Scale-dependence of precipitation impacts on radiative effects in low cloud regimes

Abstract:

In low cloud regimes, precipitation is coupled to cloud radiative effects through its relationship with cloud fraction and cloud liquid water content. For example, precipitation is thought to play an important role in the development of open cells, which significantly reduces cloud fraction, and thus the shortwave (SW) cloud radiative effect (CRE). Here we explore a set of parameters that characterize the degree to which a precipitating cloud cools the surface or heats the atmosphere, respectively, over multiple spatial scales. The surface radiative cooling efficiency, r_c, represents the ratio of the SW CRE to LH release from precipitation. The atmospheric heating efficiency, r_h, describes the cloud’s ability to heat the atmosphere per unit LH. At the native resolution of satellite datasets, the LH term is larger, leading to smaller radiative efficiencies, but as scales approach the sizes of global climate models (GCM) resolutions, cloud fraction effects can dominate. Estimates of precipitation and radiative fluxes from CloudSat/CALIPSO observations are used to examine the scale dependence of light precipitation impacts on cloud fraction, r_c, and r_h in low clouds. Results show that cloud fractions in areas of predominantly stratocumulus are less sensitive to the presence of precipitation, while cloud fraction in areas dominated by shallow cumulus actually increases when precipitation is present. The area of transition from stratocumulus to shallow cumulus is especially sensitive to the presence of precipitation, with large reductions in surrounding cloud fraction when precipitation is present.

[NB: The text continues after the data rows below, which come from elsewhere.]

===== src/rtl/uart_pkg.sv =====
// Shared types and helpers for the fixed-rate serial port.
// Assumes the reference divider produces a 76.8 kHz tick.
package uart_pkg;
    typedef enum logic [1:0] {
        FMT_OFF0  = 2'b00,
        FMT_NINE  = 2'b01,
        FMT_EIGHT = 2'b10,
        FMT_OFF3  = 2'b11
    } fmt_e;

    localparam int OSR_SLOW = 16;
    localparam int OSR_FAST = 8;
    localparam int OS_W     = $clog2(OSR_SLOW);
    localparam int IDX_W    = 4;

    // True for the two supported frame formats.
    function automatic logic fmt_ok(input logic [1:0] m);
        return (m == FMT_NINE) || (m == FMT_EIGHT);
    endfunction

    // Last oversampling count of a bit for the selected speed.
    function automatic logic [OS_W-1:0] os_last(input logic fast);
        return fast ? OS_W'(OSR_FAST - 1) : OS_W'(OSR_SLOW - 1);
    endfunction

    // Count at which a bit is at its midpoint.
    function automatic logic [OS_W-1:0] os_half(input logic fast);
        return fast ? OS_W'(OSR_FAST/2 - 1) : OS_W'(OSR_SLOW/2 - 1);
    endfunction
endpackage


===== src/rtl/uart_refclk.sv =====
// Reference tick generator: emits a one-clock pulse every REF_DIV clocks.
// Assumes REF_DIV >= 1; the tick is free running and not tied to frames.
module uart_refclk #(
    parameter int REF_DIV = 651
) (
    input  logic clk,
    input  logic rst_n,
    output logic tick
);
    localparam int CW = (REF_DIV > 1) ? $clog2(REF_DIV) : 1;
    localparam logic [CW-1:0] CNT_LAST = CW'(REF_DIV - 1);

    logic [CW-1:0] cnt;

    // Free-running divider with a registered terminal-count pulse.
    always_ff @(posedge clk) begin
        if (!rst_n) begin
            cnt  <= '0;
            tick <= 1'b0;
        end else begin
            cnt  <= (cnt == CNT_LAST) ? '0 : cnt + CW'(1);
            tick <= (cnt == CNT_LAST);
        end
    end
endmodule


===== src/rtl/uart_tx.sv =====
// Transmit shifter: sends start, 8 or 9 data bits LSB first, then stop.
// Assumes tick is one reference period; bit length is set by osr_last.
module uart_tx
    import uart_pkg::*;
(
    input  logic            clk,
    input  logic            rst_n,
    input  logic            tick,
    input  logic [OS_W-1:0] osr_last,
    input  logic            load,
    input  logic            nine,
    input  logic            bit9,
    input  logic [7:0]      data,
    output logic            txd,
    output logic            busy,
    output logic            stop_start
);
    logic [10:0]      sh;
    logic [IDX_W-1:0] idx;
    logic [IDX_W-1:0] last;
    logic [OS_W-1:0]  os;
    logic             bit_end;

    assign bit_end    = busy && tick && (os >= osr_last);
    assign stop_start = bit_end && (idx + IDX_W'(1) == last);
    assign txd        = busy ? sh[0] : 1'b1;

    // Frame load, per-bit timing and shifting of the outgoing frame.
    always_ff @(posedge clk) begin
        if (!rst_n) begin
            busy <= 1'b0;
            sh   <= '1;
            idx  <= '0;
            last <= IDX_W'(9);
            os   <= '0;
        end else if (!busy) begin
            if (load) begin
                busy <= 1'b1;
                sh   <= {1'b1, (nine ? bit9 : 1'b1), data, 1'b0};
                idx  <= '0;
                last <= nine ? IDX_W'(10) : IDX_W'(9);
                os   <= '0;
            end
        end else if (tick) begin
            if (bit_end) begin
                os <= '0;
                if (idx == last) begin
                    busy <= 1'b0;
                end else begin
                    idx <= idx + IDX_W'(1);
                    sh  <= {1'b1, sh[10:1]};
                end
            end else begin
                os <= os + OS_W'(1);
            end
        end
    end
endmodule


===== src/rtl/uart_rx.sv =====
// Receive sampler: synchronizes rxd, detects the start edge, samples each
// bit at mid-bit and reports a completed frame with a one-clock pulse.
// Assumes the caller decides whether a completed frame is kept.
module uart_rx
    import uart_pkg::*;
(
    input  logic            clk,
    input  logic            rst_n,
    input  logic            tick,
    input  logic [OS_W-1:0] osr_last,
    input  logic [OS_W-1:0] half_last,
    input  logic            enable,
    input  logic            nine,
    input  logic            rxd,
    output logic            busy,
    output logic            done,
    output logic [7:0]      done_data,
    output logic            done_b8
);
    logic             s1, s2, s3;
    logic             fall;
    logic             sample;
    logic [IDX_W-1:0] idx;
    logic [IDX_W-1:0] last;
    logic [OS_W-1:0]  os;
    logic [8:0]       sh;
    logic [8:0]       sh_nxt;

    // Two-flop synchronizer plus one stage for edge detection.
    always_ff @(posedge clk) begin
        if (!rst_n) {s1, s2, s3} <= 3'b111;
        else        {s1, s2, s3} <= {rxd, s1, s2};
    end

    assign fall   = s3 && !s2;
    assign sample = busy && tick && (os == half_last);

    // Next shift content: data positions shift in, start and stop do not.
    always_comb begin
        sh_nxt = sh;
        if (idx != '0 && idx <= IDX_W'(9)) sh_nxt = {s2, sh[8:1]};
    end

    assign done      = sample && (idx == last);
    assign done_data = sh_nxt[7:0];
    assign done_b8   = sh_nxt[8];

    // Frame tracking: start on an edge, abandon on a false start.
    always_ff @(posedge clk) begin
        if (!rst_n) begin
            busy <= 1'b0;
            idx  <= '0;
            last <= IDX_W'(9);
            os   <= '0;
            sh   <= '0;
        end else if (!busy) begin
            if (enable && fall) begin
                busy <= 1'b1;
                idx  <= '0;
                last <= nine ? IDX_W'(10) : IDX_W'(9);
                os   <= '0;
            end
        end else if (tick) begin
            if (sample) begin
                sh <= sh_nxt;
                if ((idx == '0 && s2) || idx == last) busy <= 1'b0;
            end
            if (os >= osr_last) begin
                os  <= '0;
                idx <= idx + IDX_W'(1);
            end else begin
                os <= os + OS_W'(1);
            end
        end
    end
endmodule


===== src/rtl/uart_fixed.sv =====
// Fixed-rate 8/9-bit serial port top: reference divider, transmitter,
// receiver, sticky flags and the receive holding register.
// Assumes synchronous active-low reset and single-cycle strobes.
module uart_fixed
    import uart_pkg::*;
#(
    parameter int REF_DIV = 651
) (
    input  logic       clk,
    input  logic       rst_n,
    input  logic [1:0] mode,
    input  logic       fast,
    input  logic       rx_en,
    input  logic       tx_bit9,
    input  logic       wr_buf,
    input  logic [7:0] wr_data,
    input  logic       rd_buf,
    input  logic       clr_tx_flag,
    input  logic       clr_rx_flag,
    input  logic       rxd,
    output logic       txd,
    output logic       tx_flag,
    output logic       rx_flag,
    output logic [7:0] rd_data,
    output logic       rx_bit8
);
    logic            tick;
    logic            tx_busy, tx_stop;
    logic            rx_busy, rx_done, rx_b8_new;
    logic [7:0]      rx_data_new;
    logic            rx_unread;
    logic [OS_W-1:0] osr_last, half_last;
    logic            nine;

    assign osr_last  = os_last(fast);
    assign half_last = os_half(fast);
    assign nine      = (mode == FMT_NINE);

    uart_refclk #(.REF_DIV(REF_DIV)) u_ref (
        .clk(clk), .rst_n(rst_n), .tick(tick)
    );

    uart_tx u_tx (
        .clk(clk), .rst_n(rst_n), .tick(tick), .osr_last(osr_last),
        .load(wr_buf && fmt_ok(mode)), .nine(nine), .bit9(tx_bit9),
        .data(wr_data), .txd(txd), .busy(tx_busy), .stop_start(tx_stop)
    );

    uart_rx u_rx (
        .clk(clk), .rst_n(rst_n), .tick(tick), .osr_last(osr_last),
        .half_last(half_last), .enable(rx_en && fmt_ok(mode)), .nine(nine),
        .rxd(rxd), .busy(rx_busy), .done(rx_done),
        .done_data(rx_data_new), .done_b8(rx_b8_new)
    );

    // Transmit flag: set at stop-bit start, cleared by software.
    always_ff @(posedge clk) begin
        if (!rst_n)          tx_flag <= 1'b0;
        else if (tx_stop)    tx_flag <= 1'b1;
        else if (clr_tx_flag) tx_flag <= 1'b0;
    end

    // Holding register, unread marker and receive flag.
    always_ff @(posedge clk) begin
        if (!rst_n) begin
            rd_data   <= '0;
            rx_bit8   <= 1'b0;
            rx_unread <= 1'b0;
            rx_flag   <= 1'b0;
        end else begin
            if (rx_done && !rx_unread) begin
                rd_data   <= rx_data_new;
                rx_bit8   <= rx_b8_new;
                rx_unread <= 1'b1;
                rx_flag   <= 1'b1;
            end else begin
                if (rd_buf)      rx_unread <= 1'b0;
                if (clr_rx_flag) rx_flag   <= 1'b0;
            end
        end
    end
endmodule


===== config.mk =====
export PLATFORM = sky130hd
export DESIGN_NAME = uart_fixed
export DESIGN_NICKNAME = d
export VERILOG_FILES = /design/src/rtl/uart_pkg.sv /design/src/rtl/uart_refclk.sv /design/src/rtl/uart_tx.sv /design/src/rtl/uart_rx.sv /design/src/rtl/uart_fixed.sv
export SDC_FILE = /design/constraint.sdc
export NUM_CORES = 1
export LEC_CHECK = 0
export ABC_AREA = 1
export BUFFER_PORTS_ARGS = -buffer_cell sky130_fd_sc_hd__buf_2
export CAP_MARGIN = 20
export CORE_AREA = 2 2 115 61
export DETAILED_ROUTE_END_ITERATION = 8
export DIE_AREA = 0 0 117 63
export PLACE_DENSITY = 0.73
export SLEW_MARGIN = 40
export SYNTH_ARGS = -nofsm -noshare
export SYNTH_HDL_FRONTEND = slang
export SYNTH_SLANG_ARGS = --single-unit

===== constraint.sdc =====
create_clock -name clk -period 1.6 [get_ports clk]
set_input_delay 0.16 -clock clk [delete_from_list [all_inputs] [get_ports clk]]
set_output_delay 0.16 -clock clk [all_outputs]
set_load 0.01 [all_outputs]

; Word level (Yosys, flattened, before mapping)
; Index checks and enable logic that the tools add are counted.
[totals]
register_bits = 72
latch_bits = 0
mem_bits_rw = 0
mem_bits_ro = 0
inputBits = 20
wordCells = 117
n_memories = 0
[classes]
n_addsub = 5
n_mul = 0
n_div = 0
n_lt_le_gt_ge = 3
n_eq_ne = 12
n_shift = 0
mux = 42
bitwise = 3
reduce_logical = 32
[op_table]
columns = op, count
row1 = $mux 4, 16
row2 = $mux 11, 5
row3 = $mux 1, 18
row4 = $add 4x1->4 const B, 4
row5 = $logic_and 1x1->1, 13
row6 = $eq 4x4->1, 3
row7 = $add 10x1->10 const B, 1
row8 = $eq 10x10->1 const B, 1
row9 = $ne 2x2->1 const B, 5
row10 = $reduce_bool 2->1, 5
row11 = $mux 9, 1
row12 = $ge 4x4->1, 2
row13 = $reduce_and 2->1, 4
row14 = $reduce_and 3->1, 2
row15 = $eq 4x3->1, 1
row16 = $le 4x4->1 const B, 1
row17 = $logic_not 4->1, 1
row18 = $reduce_and 4->1, 1
row19 = $reduce_bool 4->1, 1
row20 = $mux 3, 1
row21 = $not 1->1, 3
row22 = $eq 2x1->1 const B, 1
row23 = $eq 2x2->1 const B, 1
row24 = $logic_not 1->1, 2
row25 = 3 further kinds, 4

; Longest topological paths before layout
; Gate-level depths: netlist (run 1).
[logic_depth]
ltp_word = 7
ltp_mapped = 11
depth_no_buf = 11

; Cells and area by module
; From an unflattened synthesis (run 1), not the netlist that was laid out.
[unflattened]
cells_unflattened = 525
area_unflattened_um2 = 3788.6
[by_module_without_submodules]
columns = mod, n_inst, cells_per_inst, area_per_inst_um2, seq_area_each_um2
row1 = uart_rx, 1, 211, 1373.8, 460.4
row2 = uart_tx, 1, 166, 1328.8, 420.4
row3 = uart_fixed, 1, 82, 560.5, 240.2
row4 = uart_refclk, 1, 66, 525.5, 220.2

; Worst setup path after synthesis (run 1)
; Ideal clock, no wire load.
[synth_path]
kind = reg-to-reg
from = reg u_rx.idx[0]
to = reg rd_data[0]
setup_ns = 0.110
t_arrival_ns = 1.327
path_slack_ns = 0.163
stages_incl_launch_ff = 11
n_path_buf = 0
path_cell_list = dfxtp_1 -> inv_1 -> ha_1 -> nand2_1 -> nand2_2 -> nand2_2 -> nand2_1 -> nand2_1 -> nand3_1 -> nand2_1 -> nor2_1
[synth_between]
elab_chain_cells = 3
elab_cells_between_ends = 7
classes_between = order compare: 1 / eq/ne: 1 / mux: 1 / reduce/logical: 4
[synth_rtl]
columns = item, line
row1 = from (decl), uart_rx.sv:23  ; logic [IDX_W-1:0] idx;
row2 = from (signal assigned), uart_rx.sv:70  ; idx <= idx + IDX_W'(1);
row3 = $le 4x4->1 (tied with other cells), uart_rx.sv:41  ; if (idx != '0 && idx <= IDX_W'(9)) sh_nxt = {s2, sh[8:1]};
row4 = "$logic_and 1x1->1, on equally long branches", "uart_rx.sv:41, uart_rx.sv:44"
row5 = $mux 9 / $logic_and 1x1->1 (equally long branches), "uart_rx.sv:41, uart_fixed.sv:71"
row6 = to (signal assigned), uart_fixed.sv:72  ; rd_data <= rx_data_new;
row7 = to (decl), uart_fixed.sv:24  ; output logic [7:0] rd_data,
; Parallel ways exist; a longest one is shown, timed or not.
; A chain may end at the register's enable or synchronous reset.

; Worst setup path in the final report (run 1)
[layout_path]
from = reg u_rx.idx[0]
to = reg rd_data[6]
; Same word-level chain as after synthesis.

==> PnR_summary.wiki, run 1 <==
{| class="wikitable"
! Metric !! Value
|-
| Skew-Pair Late Insertion Delay || 340 ps
|-
| Number of detailed-routing iterations run before antenna repair || 5
|-
| Worst Path Required || 1870 ps
|-
| Clock sink total || 67
|-
| Element type at the critical path end || register
|-
| Met3 capacity usage during global routing || 8.92%
|-
| Most frequent cells in the layout || nand2_1, inv_1, nand3_1
|-
| Total Die Area || 0.00737 mm^2
|-
| Layout cell share with drive strength beyond 1 || 18.7%
|-
| Wire per inst || 12.3 um
|-
| Area of the core || 0.00644 mm^2
|-
| Setup crit start kind || register
|-
| Layout-stage area growth over the synthesis result || 21.8%
|-
| Total overflow reported by the global router || 0
|-
| Initial antenna violation count || 0
|-
| Number of cells produced by synthesis || 502
|-
| Post-route DRC violation count || 0
|-
| CP max FO || 9
|-
| Pin count of the biggest net entering global routing || 27
|-
| Leakage power || 1.88 nW
|-
| Power density relative to cell area || 975 mW/mm^2
|-
| Upper clock frequency limit || 0.668 GHz
|-
| Mapped Nets || 533
|-
| Initial Utilization || 52.5%
|-
| Weighted congestion at the end of routability-driven global placement || 0.890
|-
| Result of the run || finished, final reports clean
|-
| Top cell by count, worst path || nand2_1
|-
| Final setup violation count || 0
|-
| Routing usage on met1 || 35.4%
|-
| Category of the critical setup timing path || register to register
|-
| Maximum buffer depth of the clock tree || 2
|-
| Cells along the critical path || inv_1 -> ha_1 -> nand2_1 -> nand2_2 -> buf_4 -> nand3_1 -> nand2_1 -> nand3_1 -> nand2_1 -> nor2_1
|-
| Max transition margin || 63.1%
|-
| VDD IR max || 0.000480 V
|-
| Die boundary width || 117 um
|-
| Yosys synthesis warning count || 0
|-
| Total via count in the routed design || 3172
|-
| Vertical die dimension || 63 um
|-
| Worst hold slack || 14.1 ps
|-
| Number of synthesized register bits || 67
|-
| Number of hold-slack violations in the final timing report || 0
|-
| H-tree levels || 3
|-
| Combined global-route utilization of all metal layers || 23.6%
|-
| Met2 Track Usage GR || 31.0%
|-
| FP Rows || 21
|-
| Count of input and output buffers || 31
|-
| First-pass GRT wire length || 13400 um
|-
| Worst-path clk slew || 60 ps
|-
| Max-cap check violation count || 0
|-
| Combined buffer and inverter count along the critical path || 2
|-
| Most common library cell in the layout ignoring fill and taps || nand2_1
|-
| HPWL after detailed placement || 5570 um
|-
| Worst endpoint data arrival time || 1770 ps
|-
| Cell area after layout || 0.00412 mm^2
|-
| Number of nets with antenna violations after detailed routing || 0
|-
| Worst path max stage delay || 350 ps
|-
| Mean Syn Cell Area || 6.73 um^2
|-
| Cell with the largest stage delay on the worst path || dfxtp_2
|-
| Post-synthesis cell area || 0.00338 mm^2
|-
| Kind of path behind the tightest hold check || primary input to register
|-
| DRC marker count from the first detailed-route iteration || 302
|-
| Dominant delay contributor by cell family on the critical path || simple AND/OR/NAND/NOR gates
|-
| Clock skew || 5.53 ps
|-
| Number of distinct library cell variants in the gate-level netlist after synthesis || 29
|-
| Transition time at the pin with the least slew margin || 553 ps
|-
| Final Cycle Share || 93.6%
|-
| Ratio of routed vias to standard cells || 4.90
|-
| Count of pins over their slew limit || 0
|-
| Min cycle time layout || 1500 ps
|-
| Root buf cell || clkbuf_16
|-
| Number of clock buffers inserted by TritonCTS || 9
|-
| Sequential cell area fraction in the yosys report || 39.7%
|-
| Busiest layer in global routing || met1
|-
| Diodes inserted || 0
|-
| Number of nets in the final layout || 581
|-
| Via count of the first global-routing pass || 2865
|-
| WL final || 7930 um
|-
| I/O pin count || 32
|-
| Total cell area at the placement stage || 0.00373 mm^2
|-
| CTS tree || built
|}
[power breakdown]
group          switching (mW)  internal (mW)  total [mW]
logic                   0.172          0.115       0.287
registers              0.0282           1.71        1.74
clock network           0.743           1.25        1.99
total                   0.943           3.07        4.01
[logic make-up (layout without fill, tap and decap cells)]
logic type	Yosys count	after routing	share of synthesized area, %
AND/OR/NAND/NOR	279	280	35.8
flip-flops	67	67	39.7
adder cells (fa/ha/maj)	11	11	4.07
buffers and inverters	91	143	10.5
AO/OA/AOI/OAI	45	45	7.59
XOR/XNOR	9	9	2.33
[synthesized netlist by cell type, drive strengths merged]
cell | instances | area (um^2)
nand2 | 152 | 586
inv | 77 | 289
dfxtp | 67 | 1340
nand3 | 66 | 335
nor2 | 44 | 180
a21oi | 26 | 130
ha | 11 | 138
o211ai | 9 | 67.6
buf | 8 | 42.5
o21ai | 8 | 43.8
or2 | 8 | 50.1
clkbuf | 6 | 22.5
xor2 | 5 | 43.8
nor3 | 4 | 20.0
xnor2 | 4 | 35.0
nand4 | 3 | 25.0
nand3b | 2 | 15.0
o21a | 2 | 15.0
[state kept, by name, summed over array words and instances (netlist names)]
| register | cells |
|---|---|
| u_ref.tick | 1 |
| u_rx.s1 | 1 |
| rd_data | 8 |
| u_tx.idx | 4 |
| u_rx.sh | 9 |
| u_rx.busy | 1 |
| u_tx.os | 4 |
| u_tx.last | 2 |
| u_tx.sh | 10 |
| tx_flag | 1 |
| u_rx.s3 | 1 |
| rx_unread | 1 |
| u_ref.cnt | 10 |
| rx_bit8 | 1 |
| u_rx.s2 | 1 |
| u_rx.os | 4 |
| u_tx.busy | 1 |
| u_rx.idx | 4 |
| u_rx.last | 2 |
| rx_flag | 1 |
[routing by layer]
layer  part of all wire [%]  vias up
li1                       -     1667
met1                     51     1396
met2                     40       98
met3                    7.3       11
met4                    1.4        0
met5                      0        -
[area by class of cell]
cell class / instances / area (um^2)
flip-flops and latches: 67 / 1350
clock buffers: 10 / 239
multi-input cells: 345 / 1750
well taps: 92 / 115
repair buffers: 50 / 310
fillers: 567 / 2320
clock inverters: 6 / 65.1
inverters: 77 / 289
[worst register-to-register path: stages, from the launching register on]
cell and delay, ps:
dfxtp_2 350, inv_1 80, ha_1 220, nand2_1 110, nand2_2 80, buf_4 170, nand3_1 80, nand2_1 90
nand3_1 90, nand2_1 60, nor2_1 100
[final timing paths]
path	start	end	slack (ps)	cells past startpoint
min	rxd	u_rx.s1$_SDFF_PN1_	10	2
max	u_rx.idx[0]$_SDFFE_PN0P_	rd_data[6]$_SDFFE_PN0P_	100	10
max reg2reg	u_rx.idx[0]$_SDFFE_PN0P_	rd_data[6]$_SDFFE_PN0P_	100	10
min reg2reg	u_rx.s1$_SDFF_PN1_	u_rx.s2$_SDFF_PN1_	420	1
[timing repair]
item | in CTS | in global routing
hold buffers | 0 | 0
buffers inserted | 0 | 1
setup endpoints to repair | 0 | 35
gates resized for setup | 0 | 19
[metrics by stage]
stage / setup TNS (ps) / utilization, % / total power, mW / setup WS (ps) / cells
after floorplan: 0 / - / 1.95 / 163 / 502
after global placement: 0 / 58.0 / 2.04 / 74.7 / 629
after detailed placement: 0 / 58.0 / 2.05 / 74.3 / 629
after CTS: 0 / 62.7 / 4.04 / 5.26 / 645
after global routing: -22.6 / 63.9 / 4.17 / -17.4 / 647
final: 0 / 63.9 / 4.01 / 102 / 647
Note: power is estimated with default switching activity, not from simulation.
==> run 2, diff against run 1 <==
- RECOVER_POWER: not set -> 50
==> run 2 against run 1 <==
Net effect: clock skew about the same; non-clock buffer count did not move; clock power about the same; combinational power is essentially flat; global-route usage stayed put; sequential power about the same; largest cell class unchanged; via count increased by 0.63%; total power barely moved; final area shrank 0.67%; final cell count is the same; register-to-register slack about the same.
### src/rtl/vfs_pkg.sv
package vfs_pkg;

   // Control word layout: these positions are decoded by software, so they are fixed.
   localparam int unsigned CTRL_W    = 32;
   localparam int unsigned DLY_BIT   = 31;
   localparam int unsigned FLUSH_LSB = 16;
   localparam int unsigned FLUSH_W   = 12;
   localparam int unsigned START_LSB = 0;
   localparam int unsigned START_W   = 12;

   localparam logic [FLUSH_W-1:0] FLUSH_RST = 12'h030;

   localparam logic [CTRL_W-1:0] USED_MASK =
      (32'h1 << DLY_BIT) |
      (((32'h1 << FLUSH_W) - 32'h1) << FLUSH_LSB) |
      (((32'h1 << START_W) - 32'h1) << START_LSB);

   typedef enum logic [1:0] {
      FS_IDLE  = 2'd0,
      FS_ARMED = 2'd1,
      FS_SPENT = 2'd2
   } fetch_state_e;

endpackage
`config.mk`:
```
export PLATFORM = sky130hd
export DESIGN_NAME = can_irq_ctrl
export DESIGN_NICKNAME = d
export VERILOG_FILES = /design/src/rtl/can_irq_pkg.sv /design/src/rtl/can_irq_ctlreg.sv /design/src/rtl/can_irq_evtrk.sv /design/src/rtl/can_irq_objpend.sv /design/src/rtl/can_irq_req.sv /design/src/rtl/can_irq_ctrl.sv
export SDC_FILE = /design/constraint.sdc
export NUM_CORES = 1
export LEC_CHECK = 0
export BUFFER_PORTS_ARGS = -buffer_cell sky130_fd_sc_hd__buf_2
export CAP_MARGIN = 20
export CORE_ASPECT_RATIO = 1.25
export CORE_MARGIN = 4
export CORE_UTILIZATION = 35
export CTS_BUF_LIST = sky130_fd_sc_hd__clkbuf_4 sky130_fd_sc_hd__clkbuf_8
export CTS_CLUSTER_DIAMETER = 40
export DETAILED_ROUTE_END_ITERATION = 12
export GPL_TIMING_DRIVEN = 0
export PLACE_DENSITY = 0.7
export SLEW_MARGIN = 30
export SYNTH_ARGS = -nofsm -noshare
export SYNTH_HDL_FRONTEND = slang
export SYNTH_SLANG_ARGS = --single-unit
```
`constraint.sdc`:
```
create_clock -name clk -period 2.05 [get_ports clk]
set_clock_uncertainty 0.15 [all_clocks]
set_input_delay 0.41 -clock clk [delete_from_list [all_inputs] [get_ports clk]]
set_output_delay 0.41 -clock clk [all_outputs]
set_load 0.01 [all_outputs]
```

The impact of these changes on the radiative efficiencies, especially r_c, will be quantified from pixel-level to GCM grid scales, and the sensitivity of the link between precipitation and radiative effects to cloud characteristics will be explored. Understanding this scale dependence should provide insights into the time and space variability of precipitation impacts on CREs and could potentially be used to assess global models’ ability to capture sub-grid variability associated with cloud and precipitation processes in low cloud regimes.